Suppose for random variables \(X, Y\) we wish to find the best estimator \(f\) of \(Y\) from \(X\) by mean squared error:

\(\displaystyle \min_f \mathbb{E} (Y - f (X))^2\)

The solution is \(f^{\star} (X) =\mathbb{E} [Y|X]\). To show this, first let \(e (X) =\mathbb{E} [Y|X] - f (X)\):

\begin{eqnarray*} \mathbb{E} (Y - f (X))^2 & = & \mathbb{E} (Y -\mathbb{E} [Y|X] + \overbrace{\mathbb{E} [Y|X] - f (X)}^{= e (X)})^2\\ & = & \mathbb{E} (Y -\mathbb{E} [Y|X])^2 +\mathbb{E} \{ e^2 (X) \}\\ & & + 2\mathbb{E} \{ (Y -\mathbb{E} [Y|X]) e (X) \} \end{eqnarray*}

We can show that the last term vanishes by tower property:

\begin{eqnarray*} \mathbb{E} \{ \overbrace{(Y -\mathbb{E} [Y|X]) e (X)}^{\ast} \} & = & \mathbb{E} \{ \overbrace{\mathbb{E} \{ (Y -\mathbb{E} [Y|X]) e (X) |X \}}^{=\mathbb{E} [\ast |X]} \}\\ & = & \mathbb{E} \{ e (X) \mathbb{E} \{ Y -\mathbb{E} [Y|X] |X \} \}\\ & = & \mathbb{E} \{ e (X) (\mathbb{E} [Y|X] -\mathbb{E} [Y|X]) \}\\ & = & 0 \end{eqnarray*}

Additionally, the first term is simply the definition of conditional variance

\(\displaystyle \operatorname{var} (X|Y) =\mathbb{E} (Y -\mathbb{E} [Y|X])^2\)

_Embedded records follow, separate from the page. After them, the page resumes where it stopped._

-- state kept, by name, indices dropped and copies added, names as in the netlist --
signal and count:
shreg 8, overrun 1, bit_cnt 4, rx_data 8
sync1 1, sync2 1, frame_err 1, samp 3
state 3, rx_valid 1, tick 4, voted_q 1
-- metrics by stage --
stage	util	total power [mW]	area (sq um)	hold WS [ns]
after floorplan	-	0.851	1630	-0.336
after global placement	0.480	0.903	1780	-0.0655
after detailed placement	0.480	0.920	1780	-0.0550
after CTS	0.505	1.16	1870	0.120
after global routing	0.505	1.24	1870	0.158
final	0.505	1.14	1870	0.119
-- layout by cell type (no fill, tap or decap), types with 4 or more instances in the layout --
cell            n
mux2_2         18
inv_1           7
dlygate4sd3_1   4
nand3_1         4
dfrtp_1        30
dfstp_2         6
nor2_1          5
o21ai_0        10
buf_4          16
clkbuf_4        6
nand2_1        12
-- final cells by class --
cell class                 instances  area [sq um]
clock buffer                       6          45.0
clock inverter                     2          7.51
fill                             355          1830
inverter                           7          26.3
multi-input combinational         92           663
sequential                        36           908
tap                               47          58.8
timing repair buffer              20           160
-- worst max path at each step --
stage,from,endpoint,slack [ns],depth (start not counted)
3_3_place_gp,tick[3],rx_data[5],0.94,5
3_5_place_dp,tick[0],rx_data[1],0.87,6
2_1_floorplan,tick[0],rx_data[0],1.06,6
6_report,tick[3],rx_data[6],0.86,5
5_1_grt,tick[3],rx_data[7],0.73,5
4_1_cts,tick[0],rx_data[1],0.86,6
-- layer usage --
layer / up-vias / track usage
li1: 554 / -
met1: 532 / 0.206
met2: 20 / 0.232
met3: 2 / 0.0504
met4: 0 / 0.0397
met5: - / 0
--- src/flat_wrapper.sv ---
// flat-port wrapper written by rule: the top's interface ports become plain ports
module gpio_irq_flat import gpio_irq_pkg::*;
#(
  parameter int unsigned NUM_INPUT  = 9,
  parameter int unsigned NUM_OUTPUT = 4,
  parameter int unsigned DB_WIDTH   = 16
)
  (clk, arst, in_ports, out_ports, irq, bus_chip_select, bus_read, bus_write, bus_transaction_completed, bus_addr, bus_wr_data, bus_rd_data, bus_wr_done, bus_rd_done, bus_idle, bus_slave_error, bus_decode_error);
  gpio_irq_if bus_i ();
  input  logic clk;
  input  logic arst;
  input  logic [NUM_INPUT-1:0] in_ports;
  output logic [NUM_OUTPUT-1:0] out_ports;
  output logic irq;
  input wire logic [$bits(bus_i.chip_select)-1:0] bus_chip_select;
  input wire logic [$bits(bus_i.read)-1:0] bus_read;
  input wire logic [$bits(bus_i.write)-1:0] bus_write;
  input wire logic [$bits(bus_i.transaction_completed)-1:0] bus_transaction_completed;
  input wire logic [$bits(bus_i.addr)-1:0] bus_addr;
  input wire logic [$bits(bus_i.wr_data)-1:0] bus_wr_data;
  output wire logic [$bits(bus_i.rd_data)-1:0] bus_rd_data;
  output wire logic [$bits(bus_i.wr_done)-1:0] bus_wr_done;
  output wire logic [$bits(bus_i.rd_done)-1:0] bus_rd_done;
  output wire logic [$bits(bus_i.idle)-1:0] bus_idle;
  output wire logic [$bits(bus_i.slave_error)-1:0] bus_slave_error;
  output wire logic [$bits(bus_i.decode_error)-1:0] bus_decode_error;
  assign bus_i.chip_select = bus_chip_select;
  assign bus_i.read = bus_read;
  assign bus_i.write = bus_write;
  assign bus_i.transaction_completed = bus_transaction_completed;
  assign bus_i.addr = bus_addr;
  assign bus_i.wr_data = bus_wr_data;
  assign bus_rd_data = bus_i.rd_data;
  assign bus_wr_done = bus_i.wr_done;
  assign bus_rd_done = bus_i.rd_done;
  assign bus_idle = bus_i.idle;
  assign bus_slave_error = bus_i.slave_error;
  assign bus_decode_error = bus_i.decode_error;
  gpio_irq #(.NUM_INPUT(NUM_INPUT), .NUM_OUTPUT(NUM_OUTPUT), .DB_WIDTH(DB_WIDTH)) u_core (.clk(clk), .arst(arst), .bus(bus_i), .in_ports(in_ports), .out_ports(out_ports), .irq(irq));
endmodule
File: src/rtl/axi_ohs_regbank.sv
// rtl/axi_ohs_regbank.sv - AXI4-Lite slave bank of N_REGS R/W or hardware-driven RO registers
// Optional AXI_OHS_REGBANK_SLVERR_EN: SLVERR on RO/out-of-range writes and out-of-range reads.
module axi_ohs_regbank
    import axi_ohs_pkg::*;
#(
    parameter int                N_REGS           = 8,
    parameter int                C_AXI_ADDR_WIDTH = 5,
    parameter logic [N_REGS-1:0] RO_MASK          = '0
) (
    input  logic                          s_axi_aclk,
    input  logic                          s_axi_areset,

    input  logic [C_AXI_ADDR_WIDTH-1:0]   s_axi_awaddr,
    input  logic                          s_axi_awvalid,
    output logic                          s_axi_awready,

    input  logic [AXI_DATA_WIDTH-1:0]     s_axi_wdata,
    input  logic [AXI_STRB_WIDTH-1:0]     s_axi_wstrb,
    input  logic                          s_axi_wvalid,
    output logic                          s_axi_wready,

    output logic [1:0]                    s_axi_bresp,
    output logic                          s_axi_bvalid,
    input  logic                          s_axi_bready,

    input  logic [C_AXI_ADDR_WIDTH-1:0]   s_axi_araddr,
    input  logic                          s_axi_arvalid,
    output logic                          s_axi_arready,

    output logic [AXI_DATA_WIDTH-1:0]     s_axi_rdata,
    output logic [1:0]                    s_axi_rresp,
    output logic                          s_axi_rvalid,
    input  logic                          s_axi_rready,

    output logic [N_REGS*32-1:0]          reg_out,
    input  logic [N_REGS*32-1:0]          hw_in,
    output logic [N_REGS-1:0]             wr_pulse
);

    localparam int IDX_W = C_AXI_ADDR_WIDTH - 2;

    wr_state_e                 wr_state_q;
    logic [IDX_W-1:0]          aw_idx_q;
    logic [AXI_DATA_WIDTH-1:0] wdata_q;
    logic [AXI_STRB_WIDTH-1:0] wstrb_q;
    logic                      awready_q;
    logic                      wready_q;
    logic                      bvalid_q;
    logic [1:0]                bresp_q;
    logic [N_REGS-1:0]         wr_pulse_q;

    rd_state_e                 rd_state_q;
    logic                      arready_q;
    logic                      rvalid_q;
    logic [1:0]                rresp_q;
    logic [AXI_DATA_WIDTH-1:0] rdata_q;

    logic [IDX_W-1:0]          aw_idx_in;
    logic [IDX_W-1:0]          rd_idx;
    logic                      commit_en;
    logic [IDX_W-1:0]          commit_idx;
    logic [AXI_DATA_WIDTH-1:0] commit_data;
    logic [AXI_STRB_WIDTH-1:0] commit_strb;
    logic [N_REGS-1:0]         wr_hit;
    logic [1:0]                wr_resp;
    logic [1:0]                rd_resp;
    logic [AXI_DATA_WIDTH-1:0] rd_val;
    logic [AXI_DATA_WIDTH-1:0] cur [N_REGS];
    logic                      unused_addr_lsbs;

    assign aw_idx_in        = s_axi_awaddr[C_AXI_ADDR_WIDTH-1:2];
    assign rd_idx           = s_axi_araddr[C_AXI_ADDR_WIDTH-1:2];
    assign unused_addr_lsbs = ^{s_axi_awaddr[1:0], s_axi_araddr[1:0]};

    // Readies are registered but forced low while reset is held.
    assign s_axi_awready = awready_q & ~s_axi_areset;
    assign s_axi_wready  = wready_q  & ~s_axi_areset;
    assign s_axi_arready = arready_q & ~s_axi_areset;
    assign s_axi_bvalid  = bvalid_q;
    assign s_axi_bresp   = bresp_q;
    assign s_axi_rvalid  = rvalid_q;
    assign s_axi_rresp   = rresp_q;
    assign s_axi_rdata   = rdata_q;
    assign wr_pulse      = wr_pulse_q;

    // The write completes on whichever edge sees the second of AW/W.
    always_comb begin
        commit_en   = 1'b0;
        commit_idx  = aw_idx_in;
        commit_data = s_axi_wdata;
        commit_strb = s_axi_wstrb;
        unique case (wr_state_q)
            WR_IDLE: commit_en = s_axi_awvalid & s_axi_wvalid;
            WR_ADDR: begin
                commit_en  = s_axi_wvalid;
                commit_idx = aw_idx_q;
            end
            WR_DATA: begin
                commit_en   = s_axi_awvalid;
                commit_data = wdata_q;
                commit_strb = wstrb_q;
            end
            default: commit_en = 1'b0;
        endcase
    end

    always_comb begin
        wr_hit = '0;
        for (int i = 0; i < N_REGS; i++) begin
            if (commit_en && int'(commit_idx) == i && !RO_MASK[i]) begin
                wr_hit[i] = 1'b1;
            end
        end
    end

`ifdef AXI_OHS_REGBANK_SLVERR_EN
    logic rd_in_range;
    assign rd_in_range = int'(rd_idx) < N_REGS;
    assign wr_resp     = (|wr_hit) ? RESP_OKAY : RESP_SLVERR;
    assign rd_resp     = rd_in_range ? RESP_OKAY : RESP_SLVERR;
`else
    assign wr_resp = RESP_OKAY;
    assign rd_resp = RESP_OKAY;
`endif

    for (genvar i = 0; i < N_REGS; i++) begin : g_reg
        if (RO_MASK[i]) begin : g_ro
            assign cur[i] = '0;
        end else begin : g_rw
            logic [AXI_DATA_WIDTH-1:0] data_q;
            logic [AXI_DATA_WIDTH-1:0] data_d;

            axi_ohs_wstrb_merge u_merge (
                .prior_i  (data_q),
                .data_i   (commit_data),
                .strb_i   (commit_strb),
                .merged_o (data_d)
            );

            always_ff @(posedge s_axi_aclk or posedge s_axi_areset) begin
                if (s_axi_areset) begin
                    data_q <= '0;
                end else if (wr_hit[i]) begin
                    data_q <= data_d;
                end
            end

            assign cur[i] = data_q;
        end
        assign reg_out[i*32 +: 32] = cur[i];
    end

    always_ff @(posedge s_axi_aclk or posedge s_axi_areset) begin
        if (s_axi_areset) begin
            wr_state_q <= WR_IDLE;
            aw_idx_q   <= '0;
            wdata_q    <= '0;
            wstrb_q    <= '0;
            awready_q  <= 1'b1;
            wready_q   <= 1'b1;
            bvalid_q   <= 1'b0;
            bresp_q    <= RESP_OKAY;
            wr_pulse_q <= '0;
        end else begin
            wr_pulse_q <= wr_hit;
            if (commit_en) begin
                wr_state_q <= WR_RESP;
                awready_q  <= 1'b0;
                wready_q   <= 1'b0;
                bvalid_q   <= 1'b1;
                bresp_q    <= wr_resp;
            end else begin
                unique case (wr_state_q)
                    WR_IDLE: begin
                        if (s_axi_awvalid) begin
                            aw_idx_q   <= aw_idx_in;
                            awready_q  <= 1'b0;
                            wr_state_q <= WR_ADDR;
                        end else if (s_axi_wvalid) begin
                            wdata_q    <= s_axi_wdata;
                            wstrb_q    <= s_axi_wstrb;
                            wready_q   <= 1'b0;
                            wr_state_q <= WR_DATA;
                        end
                    end
                    WR_RESP: begin
                        if (s_axi_bready) begin
                            bvalid_q   <= 1'b0;
                            awready_q  <= 1'b1;
                            wready_q   <= 1'b1;
                            wr_state_q <= WR_IDLE;
                        end
                    end
                    default: wr_state_q <= wr_state_q;
                endcase
            end
        end
    end

    // Reads see the pre-commit register value, so a same-edge write is not visible yet.
    always_comb begin
        rd_val = '0;
        for (int i = 0; i < N_REGS; i++) begin
            if (int'(rd_idx) == i) begin
                rd_val = RO_MASK[i] ? hw_in[i*32 +: 32] : cur[i];
            end
        end
    end

    always_ff @(posedge s_axi_aclk or posedge s_axi_areset) begin
        if (s_axi_areset) begin
            rd_state_q <= RD_IDLE;
            arready_q  <= 1'b1;
            rvalid_q   <= 1'b0;
            rresp_q    <= RESP_OKAY;
            rdata_q    <= '0;
        end else begin
            unique case (rd_state_q)
                RD_IDLE: begin
                    if (s_axi_arvalid) begin
                        rdata_q    <= rd_val;
                        rresp_q    <= rd_resp;
                        rvalid_q   <= 1'b1;
                        arready_q  <= 1'b0;
                        rd_state_q <= RD_VALID;
                    end
                end
                RD_VALID: begin
                    if (s_axi_rready) begin
                        rvalid_q   <= 1'b0;
                        arready_q  <= 1'b1;
                        rd_state_q <= RD_IDLE;
                    end
                end
                default: rd_state_q <= RD_IDLE;
            endcase
        end
    end

endmodule

File: config.mk
export PLATFORM = sky130hd
export DESIGN_NAME = axi_ohs_regbank
export DESIGN_NICKNAME = d
export VERILOG_FILES = /design/src/rtl/axi_ohs_pkg.sv /design/src/rtl/axi_ohs_wstrb_merge.sv /design/src/rtl/axi_ohs_regbank.sv
export SDC_FILE = /design/constraint.sdc
export NUM_CORES = 1
export LEC_CHECK = 0
export CAP_MARGIN = 10
export CORE_MARGIN = 2
export CORE_UTILIZATION = 30
export CTS_CLUSTER_DIAMETER = 30
export CTS_CLUSTER_SIZE = 20
export DETAILED_ROUTE_END_ITERATION = 10
export GPL_TIMING_DRIVEN = 1
export PLACE_DENSITY = 0.57
export SYNTH_ARGS = -nofsm -noshare
export SYNTH_HDL_FRONTEND = slang
export SYNTH_HIERARCHICAL = 1
export SYNTH_SLANG_ARGS = --single-unit
File: constraint.sdc
create_clock -name s_axi_aclk -period 19.8 [get_ports s_axi_aclk]
set_input_delay 2.97 -clock s_axi_aclk [delete_from_list [all_inputs] [get_ports s_axi_aclk]]
set_output_delay 2.97 -clock s_axi_aclk [all_outputs]
set_load 0.1 [all_outputs]
==> src/rtl/psum_drain_ctrl_if.sv <==
// Bundle of the psum read port (memctrl0) and the downstream word stream.
// master: drain controller side; slave: memory controller + consumer side.
//   memctrl0_radd/rden  read request      memctrl0_odat/ovld  read return
//   o_dat/o_vld         output word       i_rdy               consumer ready
interface psum_drain_ctrl_if #(
    parameter int ADDR_WIDTH = 32,
    parameter int DATA_WIDTH = 32
) ();
    logic [ADDR_WIDTH-1:0] memctrl0_radd;
    logic                  memctrl0_rden;
    logic [DATA_WIDTH-1:0] memctrl0_odat;
    logic                  memctrl0_ovld;
    logic [DATA_WIDTH-1:0] o_dat;
    logic                  o_vld;
    logic                  i_rdy;

    modport master (
        output memctrl0_radd,
        output memctrl0_rden,
        input  memctrl0_odat,
        input  memctrl0_ovld,
        output o_dat,
        output o_vld,
        input  i_rdy
    );

    modport slave (
        input  memctrl0_radd,
        input  memctrl0_rden,
        output memctrl0_odat,
        output memctrl0_ovld,
        input  o_dat,
        input  o_vld,
        output i_rdy
    );
endinterface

So we can rewrite the mean squared error:

\(\displaystyle \mathbb{E} (Y - f (X))^2 =\operatorname{var} (X|Y) +\mathbb{E} (\mathbb{E} [Y|X] - f (X))^2\)

The first term (conditional variance) is constant with respect to our choice of \(f\). The second term is always non-negative, and vanishes when we choose \(f^{\star} (X) =\mathbb{E} [Y|X]\). In this case our optimal mean squared error is simply \(\operatorname{var} (X|Y)\).